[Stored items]
=== Section Start ===
==> src/lcd_nybble_sequencer.sv <==
// splits one byte into two nybble transfers, upper nybble first
// waits for the bus driver to finish each transfer before the next

`timescale 1ns/1ns

module lcd_nybble_sequencer (
    input  logic          CLK_I,
    input  logic          RST_I,
    byte_chan_if.sink     byte_rx,
    nybble_chan_if.source nyb_tx
);

    lcd_pkg::seq_state_e state;

    // byte and rs held for both halves
    logic                           rs_q;
    logic [lcd_pkg::LCD_BYTE_W-1:0] byte_q;

    // set once the driver has raised busy for the current nybble
    logic busy_seen;

    logic take_byte;

    // a new byte is welcome only with nothing in progress here or in the driver
    assign byte_rx.ready = (state == lcd_pkg::SEQ_IDLE) && !nyb_tx.busy;
    assign take_byte     = byte_rx.valid && byte_rx.ready;

    always_ff @(posedge CLK_I) begin
        if (RST_I) begin
            state     <= lcd_pkg::SEQ_IDLE;
            busy_seen <= 1'b0;
        end else begin
            unique case (state)
                lcd_pkg::SEQ_IDLE: begin
                    busy_seen <= 1'b0;
                    if (take_byte) begin
                        state <= lcd_pkg::SEQ_SEND_UPPER;
                    end
                end
                lcd_pkg::SEQ_SEND_UPPER: begin
                    state <= lcd_pkg::SEQ_WAIT_UPPER;
                end
                lcd_pkg::SEQ_WAIT_UPPER: begin
                    // the lower half may only go once busy has been up and is down again
                    if (nyb_tx.busy) begin
                        busy_seen <= 1'b1;
                    end else if (busy_seen) begin
                        busy_seen <= 1'b0;
                        state     <= lcd_pkg::SEQ_SEND_LOWER;
                    end
                end
                lcd_pkg::SEQ_SEND_LOWER: begin
                    state <= lcd_pkg::SEQ_WAIT_LOWER;
                end
                lcd_pkg::SEQ_WAIT_LOWER: begin
                    if (nyb_tx.busy) begin
                        busy_seen <= 1'b1;
                    end else if (busy_seen) begin
                        busy_seen <= 1'b0;
                        state     <= lcd_pkg::SEQ_IDLE;
                    end
                end
                default: state <= lcd_pkg::SEQ_IDLE;
            endcase
        end
    end

    always_ff @(posedge CLK_I) begin
        if (take_byte) begin
            rs_q   <= byte_rx.rs;
            byte_q <= byte_rx.data;
        end
    end

    // **********************************************************************
    // nybble channel, decoded straight from the state
    // **********************************************************************

    // start lasts exactly one cycle because each send state lasts one cycle
    assign nyb_tx.start = (state == lcd_pkg::SEQ_SEND_UPPER) ||
                          (state == lcd_pkg::SEQ_SEND_LOWER);
    assign nyb_tx.rs    = rs_q;
    assign nyb_tx.nybble = (state == lcd_pkg::SEQ_SEND_LOWER) ?
                           byte_q[lcd_pkg::LCD_NYB_W-1:0] :
                           byte_q[lcd_pkg::LCD_BYTE_W-1 -: lcd_pkg::LCD_NYB_W];

endmodule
=== Section End ===
### What the task requires
Without changing a word, print all of the entries above.

### Task response
==> src/lcd_nybble_sequencer.sv <==
// splits one byte into two nybble transfers, upper nybble first
// waits for the bus driver to finish each transfer before the next

`timescale 1ns/1ns

module lcd_nybble_sequencer (
    input  logic          CLK_I,
    input  logic          RST_I,
    byte_chan_if.sink     byte_rx,
    nybble_chan_if.source nyb_tx
);

    lcd_pkg::seq_state_e state;

    // byte and rs held for both halves
    logic                           rs_q;
    logic [lcd_pkg::LCD_BYTE_W-1:0] byte_q;

    // set once the driver has raised busy for the current nybble
    logic busy_seen;

    logic take_byte;

    // a new byte is welcome only with nothing in progress here or in the driver
    assign byte_rx.ready = (state == lcd_pkg::SEQ_IDLE) && !nyb_tx.busy;
    assign take_byte     = byte_rx.valid && byte_rx.ready;

    always_ff @(posedge CLK_I) begin
        if (RST_I) begin
            state     <= lcd_pkg::SEQ_IDLE;
            busy_seen <= 1'b0;
        end else begin
            unique case (state)
                lcd_pkg::SEQ_IDLE: begin
                    busy_seen <= 1'b0;
                    if (take_byte) begin
                        state <= lcd_pkg::SEQ_SEND_UPPER;
                    end
                end
                lcd_pkg::SEQ_SEND_UPPER: begin
                    state <= lcd_pkg::SEQ_WAIT_UPPER;
                end
                lcd_pkg::SEQ_WAIT_UPPER: begin
                    // the lower half may only go once busy has been up and is down again
                    if (nyb_tx.busy) begin
                        busy_seen <= 1'b1;
                    end else if (busy_seen) begin
                        busy_seen <= 1'b0;
                        state     <= lcd_pkg::SEQ_SEND_LOWER;
                    end
                end
                lcd_pkg::SEQ_SEND_LOWER: begin
                    state <= lcd_pkg::SEQ_WAIT_LOWER;
                end
                lcd_pkg::SEQ_WAIT_LOWER: begin
                    if (nyb_tx.busy) begin
                        busy_seen <= 1'b1;
                    end else if (busy_seen) begin
                        busy_seen <= 1'b0;
                        state     <= lcd_pkg::SEQ_IDLE;
                    end
                end
                default: state <= lcd_pkg::SEQ_IDLE;
            endcase
        end
    end

    always_ff @(posedge CLK_I) begin
        if (take_byte) begin
            rs_q   <= byte_rx.rs;
            byte_q <= byte_rx.data;
        end
    end

    // **********************************************************************
    // nybble channel, decoded straight from the state
    // **********************************************************************

    // start lasts exactly one cycle because each send state lasts one cycle
    assign nyb_tx.start = (state == lcd_pkg::SEQ_SEND_UPPER) ||
                          (state == lcd_pkg::SEQ_SEND_LOWER);
    assign nyb_tx.rs    = rs_q;
    assign nyb_tx.nybble = (state == lcd_pkg::SEQ_SEND_LOWER) ?
                           byte_q[lcd_pkg::LCD_NYB_W-1:0] :
                           byte_q[lcd_pkg::LCD_BYTE_W-1 -: lcd_pkg::LCD_NYB_W];

endmodule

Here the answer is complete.